4 Trouble With Tribbles
How can anyone forget the tribbles? Most intergalactic foes were powerful and fearsome, but the tribbles proved antagonists can be cute and cuddly. In this episode, Uhura brings a tribble onto the ship, and everyone is enamored with them. The trouble begins when they start multiplying at a rapid rate, and then start dying due to a virus in their grain. Yet the tribbles help Kirk identify a Klingon spy aboard the Enterprise, and the crew delivers them to the Klingon vessel.
This episode is memorable for its lighthearted and comedic approach, and of course it's adorable, furry fiends. It is often ranked among the top five or ten "must see" episodes of the series.
3 Mirror Mirror
What if the members of the Enterprise aligned with evil? This episode considers an alternate universe where this is true. A transporter malfunction swaps Captain Kirk with his evil counterpart in another universe. The acting in this episode is superb, especially from Nichelle Nichols, Leonard Nimoy (Spock), and Walter Koenig (Chekov).
The"mirror universe" concept became a hallmark for future episodes of the show, especially in the new Discovery reboot. It became a staple in the realm of science fiction, as well as in literature and comic books. It offers a concept we would have never considered, and we're kept on our toes as we watch our Kirk interact with the evil crew, and our crew interact with the evil Kirk. We also have to admit the alternate costumes in this episode are great. And admittedly -- Spock with a beard is pretty sexy.
2 The Enemy Within
While this episode is similar to "Mirror Mirror," it centers around Captain Kirk. A transporter malfunction (another one?) causes Kirk to split into two different people. One is good, but he is weak and futile, and the other is "bad," but he is strong and effective. The evil half causes mayhem on the ship, while the good half tries to stop him. Even though the crew helps the good one overpower the bad one, Kirk states they will both live on as parts of each other.

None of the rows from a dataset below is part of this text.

File: src/verilog/gpmx_pkg.sv
// gpmx_pkg: constants and carrier types for the gpio port and pin function mux
// assumes a 20 MHz core clock and a 32-bit classic wishbone register bus
package gpmx_pkg;

  // core clock and fixed clock output
  localparam int unsigned GPMX_CLK_HZ  = 20_000_000;
  localparam int unsigned GPMX_FIXED_CLOCK_OUT_HZ = 2_560_000;
  // toggle accumulator: two toggles per output period
  localparam int unsigned GPMX_FIXED_CLOCK_OUT_INC = 2 * GPMX_FIXED_CLOCK_OUT_HZ / 10_000;
  localparam int unsigned GPMX_FIXED_CLOCK_OUT_MOD = GPMX_CLK_HZ / 10_000;
  localparam int unsigned GPMX_ACC_W    = 12;

  // pin counts
  localparam int unsigned GPMX_NPINS  = 9;
  localparam int unsigned GPMX_NPORTS = 3;

  // register byte addresses
  localparam logic [31:0] GPMX_CON0_ADDR = 32'hFFFF_0D00;
  localparam logic [31:0] GPMX_CON1_ADDR = 32'hFFFF_0D04;
  localparam logic [31:0] GPMX_CON2_ADDR = 32'hFFFF_0D08;
  localparam logic [31:0] GPMX_DAT0_ADDR = 32'hFFFF_0D20;
  localparam logic [31:0] GPMX_DAT1_ADDR = 32'hFFFF_0D24;
  localparam logic [31:0] GPMX_DAT2_ADDR = 32'hFFFF_0D28;
  localparam logic [31:0] GPMX_SET0_ADDR = 32'hFFFF_0D30;
  localparam logic [31:0] GPMX_SET1_ADDR = 32'hFFFF_0D34;
  localparam logic [31:0] GPMX_SET2_ADDR = 32'hFFFF_0D38;
  localparam logic [31:0] GPMX_CLR0_ADDR = 32'hFFFF_0D40;
  localparam logic [31:0] GPMX_CLR1_ADDR = 32'hFFFF_0D44;
  localparam logic [31:0] GPMX_CLR2_ADDR = 32'hFFFF_0D48;

  // function select reset values
  localparam logic [31:0] GPMX_CON0_RST = 32'h1110_0000;
  localparam logic [31:0] GPMX_CON1_RST = 32'h1000_0000;
  localparam logic [31:0] GPMX_CON2_RST = 32'h0100_0000;

  // function select fields
  localparam int unsigned GPMX_FS_STRIDE   = 4;
  localparam int unsigned GPMX_HV_A_EN_BIT = 20;
  localparam int unsigned GPMX_HV_B_EN_BIT = 24;
  localparam int unsigned GPMX_LIN_RECEIVE_INTERNAL_BIT   = 16;
  localparam int unsigned GPMX_LIN_TRANSMIT_INTERNAL_BIT   = 20;

  // data register fields
  localparam int unsigned GPMX_DIR_LSB = 24;
  localparam int unsigned GPMX_OUT_LSB = 16;
  localparam int unsigned GPMX_IN_LSB  = 0;

  // implemented bits per port: {port2, port1, port0}
  localparam logic [2:0][7:0] GPMX_PORT_MASK = {8'h33, 8'h03, 8'h7F};

  // internal bit positions
  localparam int unsigned GPMX_HV_A_BIT  = 5;
  localparam int unsigned GPMX_HV_B_BIT  = 6;
  localparam int unsigned GPMX_LIN_RECEIVE_INTERNAL_POS = 4;
  localparam int unsigned GPMX_LIN_TRANSMIT_INTERNAL_POS = 5;

  // external pad bundle
  typedef struct packed {
    logic [8:0] out;
    logic [8:0] oe_n;
  } gpmx_pad_t;

  // alternate function drive from on-chip peripherals
  typedef struct packed {
    logic [8:0] drive;
    logic [8:0] en;
  } gpmx_alt_t;

  // pin to port number
  function automatic logic [1:0] gpmx_pin_port(input int unsigned k);
    gpmx_pin_port = (k < 5) ? 2'd0 : (k < 7) ? 2'd1 : 2'd2;
  endfunction : gpmx_pin_port

  // pin to bit within its port
  function automatic logic [2:0] gpmx_pin_bit(input int unsigned k);
    gpmx_pin_bit = (k < 5) ? 3'(k) : (k < 7) ? 3'(k - 5) : 3'(k - 7);
  endfunction : gpmx_pin_bit

endpackage : gpmx_pkg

This is a great moment for Kirk, and a powerful consideration in general: there is good and evil in all of us. Not only does this episode give insight into Kirk's character, but William Shatner does an incredible job portraying both iterations. It's an episode that makes you think, and is must see if you love Kirk.
1 City on the Edge Of Forever
We saved the best for last. A crazed McCoy escapes to an abandoned planet, where the crew discovers a time portal replaying Earth's history. Bones jumps through it, causing the Enterprise to disappear as a result of altering time. Kirk and Spock go through and end up in the United States during the Great Depression. They must stop McCoy from interfering with this crucial time in history.
This episode introduced how time travel might cause consequences for the future, also depicted in Doctor Who and Back to the Future. It involves a touching romance between Kirk and Edith Keeler, a woman from the Depression, as well. This episode won several awards, and Roddenberry claimed it one of his favorite episodes to work on. It is considered to be the best episode of the original series, period.